Adopted in August 2009, a 1-cent statewide sales tax, along with an income-tax surcharge for individuals earning more than $60,000 and families with six-figure incomes, are slated to go away in the next year. “Advocates for various state programs will spend much of their energy in the coming months pleading with lawmakers to extend those taxes,” Cordato said. “But these so-called ‘temporary’ taxes help convince business owners and entrepreneurs that North Carolina is not a great place to add jobs.”
The Washington, D.C.-based Tax Foundation has recognized this problem, recently ranking North Carolina No. 41 in the nation for its business tax climate. “That’s a drop of two spots in the annual Tax Foundation ranking, so we’re now 10th-worst in the country — sitting alongside states such as New York, California, and New Jersey,” Cordato said. “The Tax Foundation indicated that increased sales taxes played the key role in hurting North Carolina’s ranking during the past year.”

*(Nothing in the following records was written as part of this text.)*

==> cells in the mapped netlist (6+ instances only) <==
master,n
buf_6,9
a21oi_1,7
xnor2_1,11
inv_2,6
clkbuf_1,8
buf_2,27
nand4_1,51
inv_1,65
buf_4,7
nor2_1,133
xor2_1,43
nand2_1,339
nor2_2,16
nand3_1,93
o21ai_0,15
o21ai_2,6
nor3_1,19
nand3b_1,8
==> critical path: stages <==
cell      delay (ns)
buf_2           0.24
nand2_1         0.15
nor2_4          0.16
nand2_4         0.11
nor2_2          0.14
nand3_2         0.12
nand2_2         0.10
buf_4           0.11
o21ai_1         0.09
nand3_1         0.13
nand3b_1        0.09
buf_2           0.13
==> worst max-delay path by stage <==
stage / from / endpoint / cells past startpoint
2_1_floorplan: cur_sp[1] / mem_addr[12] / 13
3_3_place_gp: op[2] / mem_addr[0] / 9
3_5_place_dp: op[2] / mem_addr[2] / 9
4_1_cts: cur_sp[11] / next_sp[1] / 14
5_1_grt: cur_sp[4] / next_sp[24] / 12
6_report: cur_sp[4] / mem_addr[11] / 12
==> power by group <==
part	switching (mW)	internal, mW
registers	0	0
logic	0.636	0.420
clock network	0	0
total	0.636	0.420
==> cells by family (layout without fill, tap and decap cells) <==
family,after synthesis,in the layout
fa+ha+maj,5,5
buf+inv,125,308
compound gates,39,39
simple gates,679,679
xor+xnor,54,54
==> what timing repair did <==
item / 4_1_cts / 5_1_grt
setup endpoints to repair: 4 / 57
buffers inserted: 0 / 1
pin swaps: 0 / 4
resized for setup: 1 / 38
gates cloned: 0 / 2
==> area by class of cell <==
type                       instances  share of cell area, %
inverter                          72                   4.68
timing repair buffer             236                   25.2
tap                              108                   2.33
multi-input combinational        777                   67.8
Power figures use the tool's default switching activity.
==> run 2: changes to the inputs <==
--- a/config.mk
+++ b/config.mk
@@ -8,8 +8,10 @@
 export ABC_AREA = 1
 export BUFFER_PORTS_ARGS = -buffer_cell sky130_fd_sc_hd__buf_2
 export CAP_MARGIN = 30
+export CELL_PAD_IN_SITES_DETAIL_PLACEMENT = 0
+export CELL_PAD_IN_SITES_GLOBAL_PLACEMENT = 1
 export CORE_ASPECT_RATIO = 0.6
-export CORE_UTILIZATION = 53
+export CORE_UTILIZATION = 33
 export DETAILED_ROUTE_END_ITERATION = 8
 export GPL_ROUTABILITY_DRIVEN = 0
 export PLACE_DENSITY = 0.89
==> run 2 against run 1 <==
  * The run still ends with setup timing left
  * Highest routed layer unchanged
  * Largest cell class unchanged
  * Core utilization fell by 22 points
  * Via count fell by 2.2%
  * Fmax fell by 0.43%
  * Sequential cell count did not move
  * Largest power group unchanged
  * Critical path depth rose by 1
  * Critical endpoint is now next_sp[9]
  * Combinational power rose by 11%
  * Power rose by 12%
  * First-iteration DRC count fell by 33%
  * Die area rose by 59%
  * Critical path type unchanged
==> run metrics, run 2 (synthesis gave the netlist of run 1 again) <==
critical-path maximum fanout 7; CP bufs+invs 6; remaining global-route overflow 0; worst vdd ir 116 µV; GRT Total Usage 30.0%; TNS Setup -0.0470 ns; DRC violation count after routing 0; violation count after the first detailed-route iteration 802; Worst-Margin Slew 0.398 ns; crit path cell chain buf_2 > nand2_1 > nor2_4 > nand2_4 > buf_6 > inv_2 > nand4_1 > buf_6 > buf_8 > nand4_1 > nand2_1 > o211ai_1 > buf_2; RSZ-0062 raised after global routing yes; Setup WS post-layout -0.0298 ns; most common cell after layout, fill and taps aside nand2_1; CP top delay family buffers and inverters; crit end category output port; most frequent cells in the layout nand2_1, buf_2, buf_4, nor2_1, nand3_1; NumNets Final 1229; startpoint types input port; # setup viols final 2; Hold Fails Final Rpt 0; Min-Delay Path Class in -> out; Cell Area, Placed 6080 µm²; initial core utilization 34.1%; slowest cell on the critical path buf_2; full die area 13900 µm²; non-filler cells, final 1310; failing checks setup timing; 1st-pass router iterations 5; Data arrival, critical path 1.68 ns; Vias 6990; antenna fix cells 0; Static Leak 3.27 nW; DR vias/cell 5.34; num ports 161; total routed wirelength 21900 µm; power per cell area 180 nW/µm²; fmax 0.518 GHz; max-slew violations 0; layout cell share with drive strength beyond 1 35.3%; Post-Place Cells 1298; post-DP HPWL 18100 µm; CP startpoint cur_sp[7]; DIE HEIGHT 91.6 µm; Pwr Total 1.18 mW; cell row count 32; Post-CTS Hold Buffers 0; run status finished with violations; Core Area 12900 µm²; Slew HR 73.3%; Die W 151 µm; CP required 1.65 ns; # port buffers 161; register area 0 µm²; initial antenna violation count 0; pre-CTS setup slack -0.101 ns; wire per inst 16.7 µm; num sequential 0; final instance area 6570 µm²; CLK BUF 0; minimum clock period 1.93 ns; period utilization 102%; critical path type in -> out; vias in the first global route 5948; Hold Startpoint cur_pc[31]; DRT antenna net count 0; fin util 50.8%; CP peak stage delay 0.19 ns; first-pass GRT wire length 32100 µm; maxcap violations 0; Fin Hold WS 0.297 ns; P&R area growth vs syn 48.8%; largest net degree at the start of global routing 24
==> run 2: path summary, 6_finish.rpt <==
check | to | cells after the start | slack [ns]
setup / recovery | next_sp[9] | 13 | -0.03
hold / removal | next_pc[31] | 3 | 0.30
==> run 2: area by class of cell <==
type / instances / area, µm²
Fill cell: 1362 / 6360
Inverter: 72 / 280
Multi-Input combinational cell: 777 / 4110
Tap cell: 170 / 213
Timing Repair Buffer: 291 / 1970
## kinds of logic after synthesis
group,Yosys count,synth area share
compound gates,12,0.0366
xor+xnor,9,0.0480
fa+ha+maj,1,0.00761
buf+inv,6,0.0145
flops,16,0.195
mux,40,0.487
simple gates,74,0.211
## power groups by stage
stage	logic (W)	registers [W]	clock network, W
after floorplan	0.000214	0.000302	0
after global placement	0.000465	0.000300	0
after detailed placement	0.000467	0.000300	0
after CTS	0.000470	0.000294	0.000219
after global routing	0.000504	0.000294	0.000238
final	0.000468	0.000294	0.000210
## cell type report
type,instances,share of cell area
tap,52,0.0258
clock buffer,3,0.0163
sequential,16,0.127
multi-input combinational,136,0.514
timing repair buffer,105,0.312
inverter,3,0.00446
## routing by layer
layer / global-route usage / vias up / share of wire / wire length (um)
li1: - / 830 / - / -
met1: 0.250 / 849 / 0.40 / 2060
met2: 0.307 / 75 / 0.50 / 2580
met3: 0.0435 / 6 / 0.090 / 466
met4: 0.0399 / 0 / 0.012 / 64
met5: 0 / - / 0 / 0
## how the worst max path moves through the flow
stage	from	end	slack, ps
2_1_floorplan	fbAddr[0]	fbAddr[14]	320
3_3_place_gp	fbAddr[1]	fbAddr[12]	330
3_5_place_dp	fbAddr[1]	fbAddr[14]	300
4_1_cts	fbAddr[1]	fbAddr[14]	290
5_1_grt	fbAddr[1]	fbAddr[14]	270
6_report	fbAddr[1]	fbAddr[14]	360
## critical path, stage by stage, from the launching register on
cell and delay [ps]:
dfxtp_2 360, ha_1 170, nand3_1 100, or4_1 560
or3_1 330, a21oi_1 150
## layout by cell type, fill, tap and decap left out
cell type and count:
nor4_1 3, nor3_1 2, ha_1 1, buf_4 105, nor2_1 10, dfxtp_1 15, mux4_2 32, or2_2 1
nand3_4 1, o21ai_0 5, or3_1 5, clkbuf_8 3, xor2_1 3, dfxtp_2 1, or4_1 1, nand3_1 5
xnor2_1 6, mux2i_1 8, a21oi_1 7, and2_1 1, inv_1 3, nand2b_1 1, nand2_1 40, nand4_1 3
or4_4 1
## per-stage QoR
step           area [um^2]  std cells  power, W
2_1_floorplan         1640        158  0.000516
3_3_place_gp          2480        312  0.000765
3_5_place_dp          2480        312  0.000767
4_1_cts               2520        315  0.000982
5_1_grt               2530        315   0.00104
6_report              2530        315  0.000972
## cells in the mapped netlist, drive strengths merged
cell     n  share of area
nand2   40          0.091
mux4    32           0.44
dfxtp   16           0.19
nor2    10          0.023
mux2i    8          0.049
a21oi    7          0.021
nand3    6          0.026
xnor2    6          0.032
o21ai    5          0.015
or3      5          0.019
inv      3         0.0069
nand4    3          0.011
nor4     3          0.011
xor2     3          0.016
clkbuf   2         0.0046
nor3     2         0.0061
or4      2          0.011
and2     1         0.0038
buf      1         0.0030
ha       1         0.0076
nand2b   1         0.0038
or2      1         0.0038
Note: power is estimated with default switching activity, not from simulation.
**config.mk**
```make
export PLATFORM = sky130hd
export DESIGN_NAME = gpuMcuRegs
export DESIGN_NICKNAME = d
export VERILOG_FILES = /design/src/hw/gpuVideoPkg.sv /design/src/hw/gpuMcuRegs.sv
export SDC_FILE = /design/constraint.sdc
export NUM_CORES = 1
export LEC_CHECK = 0
export ABC_CLOCK_PERIOD_IN_PS = 1300
export BUFFER_PORTS_ARGS = -buffer_cell sky130_fd_sc_hd__buf_2
export CAP_MARGIN = 10
export CORE_UTILIZATION = 49
export DETAILED_ROUTE_END_ITERATION = 8
export GPL_ROUTABILITY_DRIVEN = 0
export HOLD_SLACK_MARGIN = 0.06
export PLACE_DENSITY = 0.87
export SYNTH_ARGS = -nofsm -noshare
export SYNTH_HDL_FRONTEND = slang
export SYNTH_SLANG_ARGS = --single-unit
export TNS_END_PERCENT = 50
```
**constraint.sdc**
```tcl
create_clock -name clock -period 1.3 [get_ports clock]
set_input_delay 0.13 -clock clock [delete_from_list [all_inputs] [get_ports clock]]
set_output_delay 0.13 -clock clock [all_outputs]
set_load 0.005 [all_outputs]
```
**src/hw/gpuVideoPkg.sv**
```systemverilog
`default_nettype none

package gpuVideoPkg;

  typedef logic [1:0]  pixelT;   // 2-bit color
  typedef logic [7:0]  paletteT; // four pixelT fields, color 0 in bits 1:0
  typedef logic [3:0]  regSelT;  // host register select
  typedef logic [15:0] fbAddrT;
  typedef logic [15:0] fbWordT;  // 8 pixels, pixel 0 in bits 1:0

  //////////////////////////////
  // host registers
  //////////////////////////////

  localparam regSelT RegLcdc = 4'd0;
  localparam regSelT RegScy  = 4'd1;
  localparam regSelT RegScx  = 4'd2;
  localparam regSelT RegBgp  = 4'd3;
  localparam regSelT RegObp0 = 4'd4;
  localparam regSelT RegObp1 = 4'd5;

  typedef struct packed {
    logic [7:0] lcdc;
    logic [7:0] scy;
    logic [7:0] scx;
    paletteT    bgp;
    paletteT    obp0;
    paletteT    obp1;
  } dispRegsT;

  typedef struct packed {
    logic       we;
    regSelT     regSel;
    logic [7:0] data;
  } mcuWriteT;

  typedef struct packed {
    logic [7:0] bh;         // tile bitplanes
    logic [7:0] bl;
    logic [7:0] sh;         // sprite bitplanes
    logic [7:0] sl;
    logic [7:0] spriteInfo; // attribute byte
  } tileBytesT;

  // video memory map
  localparam logic [15:0] MapBase0       = 16'h9800;
  localparam logic [15:0] MapBase1       = 16'h9C00;
  localparam logic [15:0] TileBase0      = 16'h9000; // signed tile index
  localparam logic [15:0] TileBase1      = 16'h8000; // negative index lands here
  localparam logic [15:0] TileBaseShared = 16'h8000;

  localparam int LcdcEnableBit = 7;
  localparam int LcdcMapBit    = 6;
  localparam int LcdcTileBit   = 4;
  localparam int SpritePalBit  = 4; // in spriteInfo, selects obp1

  localparam pixelT TransparentColor = 2'd0;

endpackage

`default_nettype wire

```
**src/hw/gpuMcuRegs.sv**
```systemverilog
`default_nettype none

module gpuMcuRegs
(
  input  wire  logic                  clock,
  input  wire  logic                  reset,
  input  wire  gpuVideoPkg::mcuWriteT mcuWrite,
  output gpuVideoPkg::dispRegsT       dispRegs,
  output logic                        gpuActive
);

  //////////////////////////////
  // host write decode
  //////////////////////////////

  // writes land regardless of the engine state
  always_ff @(posedge clock)
  begin
    if (reset)
    begin
      dispRegs <= '0;
    end
    else if (mcuWrite.we)
    begin
      case (mcuWrite.regSel)
        gpuVideoPkg::RegLcdc: dispRegs.lcdc <= mcuWrite.data;
        gpuVideoPkg::RegScy:  dispRegs.scy  <= mcuWrite.data;
        gpuVideoPkg::RegScx:  dispRegs.scx  <= mcuWrite.data;
        gpuVideoPkg::RegBgp:  dispRegs.bgp  <= mcuWrite.data;
        gpuVideoPkg::RegObp0: dispRegs.obp0 <= mcuWrite.data;
        gpuVideoPkg::RegObp1: dispRegs.obp1 <= mcuWrite.data;
        default:
        begin
          // selects 6..15 go nowhere
        end
      endcase
    end
  end

  // lcd on bit runs the whole engine
  assign gpuActive = dispRegs.lcdc[gpuVideoPkg::LcdcEnableBit];

endmodule

`default_nettype wire

```
## Word-level counts from Yosys, hierarchy flattened

Cells that the tools add are included.

- Output and inout port bits: 49
- Memories: 0
- Register bits: 48
- Bits in writable memories: 0
- Word-level logic and storage cells: 18
- Latch bits: 0
- Memory bits (read-only): 0

- Div/mod/pow operators: 0
- Order comparisons: 0
- Equality and inequality tests: 5
- $mul: 0
- Bitwise logic cells: 0
- Shifts and indexed selects: 0
- Mux-type cells: 0
- Reductions and logical operators: 7
- $add $sub $neg: 0

Operator list:

| kind | count |
|---|---|
| AND reduction 2 bit | 6 |
| equality test 4 x 2 -> 1 bit (second input constant) | 2 |
| equality test 4 x 3 -> 1 bit (second input constant) | 2 |
| equality test 4 x 1 -> 1 bit (second input constant) | 1 |
| logical NOT 4 bit | 1 |

## Depth between registers and ports, before layout

Gate-level depths: netlist of the first run.

- Word-level depth: 2
- Mapped depth: 4
- Mapped depth without buffers: 3

## Worst setup path before layout of the first run

OpenSTA, ideal clock, no wires.

- Kind: input to register
- From: input port mcuWrite[11] (netlist bit)
- To: register dispRegs[26] (netlist bit)
- Setup time: 0.072 ns
- Stages on the path: 4
- Required time: 1.228 ns
- Arrival: 0.905 ns
- Slack: 0.323 ns
- Cells stage by stage: nor3b_4 and3b_2 buf_6 mux2i_1

- Word-level cells in the longest chain between the ends: 2

Ends and longest elaborated chain:

| what | line | text |
|---|---|---|
| from (decl) | gpuMcuRegs.sv:7 | `input wire gpuVideoPkg::mcuWriteT mcuWrite,` |
| equality test 4 x 2 -> 1 bit | gpuMcuRegs.sv:25 | `case (mcuWrite.regSel)` |
| AND reduction 2 bit (no line) | -- |  |
| to (decl) | gpuMcuRegs.sv:8 | `output gpuVideoPkg::dispRegsT dispRegs,` |

Every way passes these cells.
A chain may end at the register's enable or synchronous reset.

## Final worst setup path of the first run

- From: register dispRegs[18] (netlist bit)
- To: output port dispRegs[18] (netlist bit)

No word-level cell between the ends.

==> results_dict.tcl, run 1 <==
set metrics [dict create \
    area_growth_pct 24.5 \
    post_drt_via_cell_ratio 4.87 \
    finalHoldViolations 0 \
    wirelength_um 3930 \
    rsz0062_at_grt "false" \
    syn_area_per_cell_um2 11.3 \
    clk_latency_ns 0.29 \
    start_kind "flip-flop" \
    syn-instance-count 172 \
    crit_buf_inv 1 \
    hp-class "input pin to flip-flop" \
    ctsResizeCount 0 \
    antenna_found_initial 0 \
    path_depth 1 \
    timing.final.setup_violations 0 \
    grt.total_usage 0.204 \
    grt_pass1_vias 1353 \
    synth_area_um2 1940 \
    drive_above_1_share 0.342 \
    cts.clk_slew.worst_paths_ns 0.09 \
    reg_top3 "dispRegs x48" \
    rows 22 \
    cts_max_level 2 \
    slowest_stage "dfxtp_1" \
    cts_tree "yes" \
    die_h_um 64.9 \
    synth_area_leaders "dfxtp_1 (50%), mux2i_1 (25%), nand2b_1 (18%)" \
    timing.final.crit_share 0.707 \
    die_x_um 64.9 \
    cts_setup_buffers 0 \
    antennaDiodeCount 0 \
    timing.critical_path.max_delay_family "flip-flops" \
    powerDensity_nw_per_um2 1170 \
    yosys_warnings 0 \
    hpwl_um 2830 \
    cp-end-kind "output port" \
    cp_max_fo 2 \
    post-route-min-period_ns 0.919 \
    synth_cell_types 15 \
    routedWlPerCell_um 13.8 \
    hold_depth 3 \
    path_cells "buf_2" \
    worstPathArrival_ns 0.79 \
    tightest_slew_ns 0.403 \
    critical_path_class "flip-flop to output port" \
    critPathMaxStageDelay_ns 0.37 \
    holdWs_ns 0.239 \
    status "finished, final reports clean" \
    final_nets 251 \
    required_ns 1.17 \
    drt_iter0_markers 67 \
    grt_pass1_wl_um 6480 \
    overflow 0 \
    start_util 0.521 \
    yosysMostFrequentCell "nand2b_1" \
    via_count 1388 \
    worst_r2r_path_depth 2 \
    ys_ff_latch 48 \
    clock-sinks 48 \
    timing.setup.tns_ns 0 \
    synth_top_area_frac 0.496 \
    relSlewSlack 0.731 \
    final_max_slew_viol_count 0 \
    portBuffers 63 \
    synthesis.nets 187 \
    holdBufCountCts 0 \
    p_leak_nw 1.32 \
    finClkSkew_ns 0 \
    synth_async_sr_flop_share 0 \
    cts_made_buffers 5 \
    synthTopCellsByCount "nand2b_1 (56), dfxtp_1 (48), mux2i_1 (48)" \
    cts_max_path_buffers 2 \
    regMostFlops "dispRegs" \
    synth_edf_count 0 \
    dieArea_um2 4210 \
    cap_violations 0 \
    synth.largest_area_cell "dfxtp_1" \
    largest_reg_flops 48 \
    synth_top_flop_cell "dfxtp_1" \
    core_area_um2 3720 \
    drc 0 \
    root_buffer "clkbuf_8" \
    yosysSeqAreaShare 0.496 \
    boundaryPins 64 \
    drt_first_pass_iters 4 \
    ant_nets 0 \
    grt_max_degree 31 \
    max_freq_ghz 1.09 \
    ir_drop_uv 860 \
]
[logic make-up (layout without fill, tap and decap cells)]
group / Yosys count / count (layout) / share of synthesized area
DFF: 48 / 48 / 0.496
muxes: 48 / 48 / 0.248
and+or+nand+nor: 68 / 68 / 0.235
buffers and inverters: 8 / 73 / 0.0213
[layer usage]
| layer | GRT usage | vias to the layer above | wire length [µm] |
|---|---|---|---|
| li1 | - | 694 | - |
| met1 | 0.272 | 646 | 1940 |
| met2 | 0.328 | 44 | 1760 |
| met5 | 0 | - | 0 |
| met3 | 0.0423 | 4 | 193 |
| met4 | 0.0583 | 0 | 36 |
[per-stage QoR]
step | utilization | cells | power (mW) | worst slack, ns | instance area (µm²)
3_5_place_dp | 0.615 | 277 | 1.71 | 0.0799 | 2290
6_report | 0.649 | 285 | 2.82 | 0.381 | 2410
2_1_floorplan | - | 172 | 1.64 | 0.323 | 1940
3_3_place_gp | 0.615 | 277 | 1.71 | 0.132 | 2290
5_1_grt | 0.649 | 285 | 2.92 | 0.328 | 2410
4_1_cts | 0.649 | 285 | 2.85 | 0.375 | 2410
[worst min-delay path, stage by stage]
cell and delay (ns):
buf_2 0.07, nand2b_1 0.14, mux2i_1 0.15
[path summary, 6_finish.rpt]
check	startpoint	end	slack, ns
worst max-delay path	dispRegs[18]$_SDFFE_PP0P_	dispRegs[18]	0.38
worst min-delay path	mcuWrite[7]	dispRegs[23]$_SDFFE_PP0P_	0.24
worst max register to register	dispRegs[29]$_SDFFE_PP0P_	dispRegs[29]$_SDFFE_PP0P_	0.68
worst min register to register	dispRegs[14]$_SDFFE_PP0P_	dispRegs[14]$_SDFFE_PP0P_	0.47
[where the power goes]
part / leakage (nW) / switching, mW / internal, mW
sequential: 0.387 / 0.0101 / 1.49
clock: 0.0645 / 0.469 / 0.678
combinational: 0.863 / 0.0923 / 0.0861
total: 1.32 / 0.572 / 2.25
[placed cells by master, fill, tap and decap left out, drive strengths merged]
cell / instances
buf: 65
nand2b: 56
mux2i: 48
dfxtp: 48
clkbuf: 7
nand3: 3
nand2: 2
nor3b: 1
and2b: 1
and2: 1
and3b: 1
nand3b: 1
nor2b: 1
nor2: 1
bufinv: 1
[cell type report]
class                      instances  area, µm²
timing repair buffer              65        330
sequential                        48        961
clock buffer                       7       96.3
fill                             312       1300
clock inverter                     1       30.0
multi-input combinational        116        935
tap                               48       60.1
Note: power is estimated with default switching activity, not from simulation.
==> inputs of run 2 (changes only) <==
ABC_CLOCK_PERIOD_IN_PS = 800   (was 1300)
CORE_UTILIZATION = 45   (was 49)
PLACE_DENSITY = 0.84   (was 0.87)
clock period = 0.8 ns   (was 1.3 ns; I/O delays follow)
==> run 2 against run 1 <==
Effect of this change: the flow now finishes with violations (setup timing); die area up 8.6%; clock-buffer cell count down 2; hold slack worse by 0.076 ns.
==> results_dict.tcl, run 2 (synthesis gave the netlist of run 1 again) <==
set metrics [dict create \
    finalHoldViolations 0 \
    drt_first_pass_iters 4 \
    violations "setup timing" \
    grt.total_usage 0.203 \
    die_x_um 67.6 \
    cts_tree "yes" \
    powerDensity_nw_per_um2 1510 \
    post-route-min-period_ns 0.830 \
    portBuffers 63 \
    antenna_found_initial 0 \
    required_ns 0.72 \
    routedWlPerCell_um 14.4 \
    cts_made_buffers 5 \
    ir_drop_uv 1170 \
    slowest_stage "dfxtp_2" \
    boundaryPins 64 \
    fin_util 0.675 \
    final_nets 275 \
    cts.clk_slew.worst_paths_ns 0.09 \
    cts_max_path_buffers 2 \
    seqPwrFrac 0.589 \
    drc 0 \
    p_leak_nw 1.46 \
    holdWs_ns 0.163 \
    worstPathArrival_ns 0.75 \
    final_cell_mix "nand2b_1 (56), mux2i_1 (48), dfxtp_2 (48), buf_2 (45), buf_4 (25)" \
    drt_iter0_markers 52 \
    hp-class "input pin to flip-flop" \
    rows 23 \
    drive_above_1_share 0.581 \
    crit_buf_inv 1 \
    internal_power_mw 3.21 \
    grt_pass1_vias 1327 \
    root_buffer "clkbuf_8" \
    cts_max_level 2 \
    relSlewSlack 0.804 \
    critPathMaxStageDelay_ns 0.33 \
    tightest_slew_ns 0.294 \
    status "finished with violations" \
    hpwl_um 3060 \
    max_freq_ghz 1.21 \
    antennaDiodeCount 0 \
    dieArea_um2 4570 \
    die_h_um 67.6 \
    reg_top3 "dispRegs x48" \
    core_area_um2 4060 \
    timing.final.setup_violations 50 \
    cp_max_fo 3 \
    timing.final.crit_share 1.04 \
    holdBufCountCts 0 \
    grt_pass1_wl_um 6570 \
    ant_nets 0 \
    regMostFlops "dispRegs" \
    final_max_slew_viol_count 0 \
    clock-sinks 48 \
    comb_power_share 0.096 \
    cap_violations 0 \
    clkPwrFrac 0.315 \
    dp.cells 297 \
    post_drt_via_cell_ratio 4.83 \
    swShare 0.225 \
    final_common_cell "nand2b_1" \
    timing.critical_path.max_delay_family "flip-flops" \
    wirelength_um 4420 \
    final_cell_count_no_fill 308 \
    setup_ws_ns -0.0295 \
    area_growth_pct 41.4 \
    p_total_mw 4.14 \
    p_sw_mw 0.932 \
    overflow 0 \
    start_kind "flip-flop" \
    cp-end-kind "output port" \
    timing.setup.tns_ns -0.651 \
    largest_reg_flops 48 \
    grt_max_degree 30 \
    rsz0062_at_grt "true" \
    critical_path_class "flip-flop to output port" \
    start_util 0.477 \
    finClkSkew_ns 0 \
    path_cells "buf_2" \
    via_count 1488 \
    clk_latency_ns 0.29 \
    fill_cells 328 \
]
[run 2: cell types whose count changed in the layout (fill, tap and decap cells not counted), moves of 2 or more]
cell | previous run | this run
buf_4 | 2 | 25
dfxtp_1 | 48 | 0
buf_6 | 0 | 17
dfxtp_2 | 0 | 48
buf_2 | 63 | 45
clkbuf_8 | 7 | 5
[run 2: worst min-delay path, cell delays in order]
cell,delay (ns)
buf_2,0.10
nand2b_1,0.08
buf_4,0.11
mux2i_1,0.05
[run 2: area by class of cell]
type / count / area [µm²] / area share
flip-flops and latches: 48 / 1020 / 0.373
multi-input cells: 116 / 947 / 0.346
repair buffers: 89 / 639 / 0.233
clock buffers: 5 / 68.8 / 0.0251
well taps: 50 / 62.6 / 0.0228
[run 2: power by group through the flow]
stage               registers (mW)  clock network [mW]  logic (mW)
floorplan                     2.49                   0       0.174
global placement              2.49                   0       0.361
detailed placement            2.49                   0       0.368
CTS                           2.44                1.31       0.384
global route                  2.44                1.41       0.424
finish                        2.44                1.31       0.396
[run 2: layer usage]
metal	wire length [µm]	share of wire	global-route usage
met4	64	0.014	0.0665
met2	2110	0.48	0.321
met3	303	0.069	0.0828
met5	0	0	0
met1	1940	0.44	0.248
[run 2: through the flow]
stage          instance area [µm²]  setup WS [ns]
2_1_floorplan                 1950         -0.127
3_3_place_gp                  2440         -0.305
3_5_place_dp                  2440         -0.347
4_1_cts                       2640        -0.0294
5_1_grt                       2740        -0.0634
6_report                      2740        -0.0295
[run 2: path summary, 6_finish.rpt]
path | cells after the start | to | startpoint | slack, ns
setup / recovery | 1 | gpuActive | dispRegs[47]$_SDFFE_PP0P_ | -0.03
hold / removal | 4 | dispRegs[30]$_SDFFE_PP0P_ | mcuWrite[6] | 0.16
setup reg to reg | 3 | dispRegs[30]$_SDFFE_PP0P_ | dispRegs[30]$_SDFFE_PP0P_ | 0.11
hold reg to reg | 2 | dispRegs[4]$_SDFFE_PP0P_ | dispRegs[4]$_SDFFE_PP0P_ | 0.47
[run 2: what timing repair did]
action | CTS | global route
endpoints found under the setup margin | 62 | 63
cloned | 0 | 0
setup buffers | 4 | 2
endpoints found under the hold margin | 0 | 0
resized for setup | 55 | 15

Seasonally adjusted employment decreased in October by 5,270 workers to a total of 4.04 million, according to the ESC. Unemployment also decreased by more than 6,800 workers, with more than 427,000 workers now listed as unemployed. The state rate in October 2009 was 10.9 percent.
Gov. Beverly Perdue and the new Republican-led General Assembly could make plenty of policy changes that would help North Carolina compete more effectively for new business investment, Cordato said. The John Locke Foundation research staff highlights those policy changes in a new document dubbed The First 100 Days.
“We call for the General Assembly to repeal corporate welfare laws, repeal renewable-energy mandates, open the state budget process, and post state spending online,” Cordato said. “Those action items, along with the others in our 11-point plan, should top the new General Assembly’s priority list. All would improve North Carolina state government, and many would have direct positive impacts on the state’s economy.”
In the short term, allowing temporary tax increases to disappear is an easy first step, Cordato said. “This action requires little heavy lifting,” he said. “The temporary taxes are slated to disappear next summer with no action from the General Assembly.”
North Carolina’s situation offers a contrast to the current tax debate in Washington, D.C., Cordato said. “On Capitol Hill, we need Congress to act now to save tax cuts,” he explained. “Otherwise, tax hikes go into effect at the federal level next year. In North Carolina, the picture is a mirror image. This is a case in which doing nothing would represent positive action for the taxpayers, for the state’s business climate, and for our long-term job prospects.”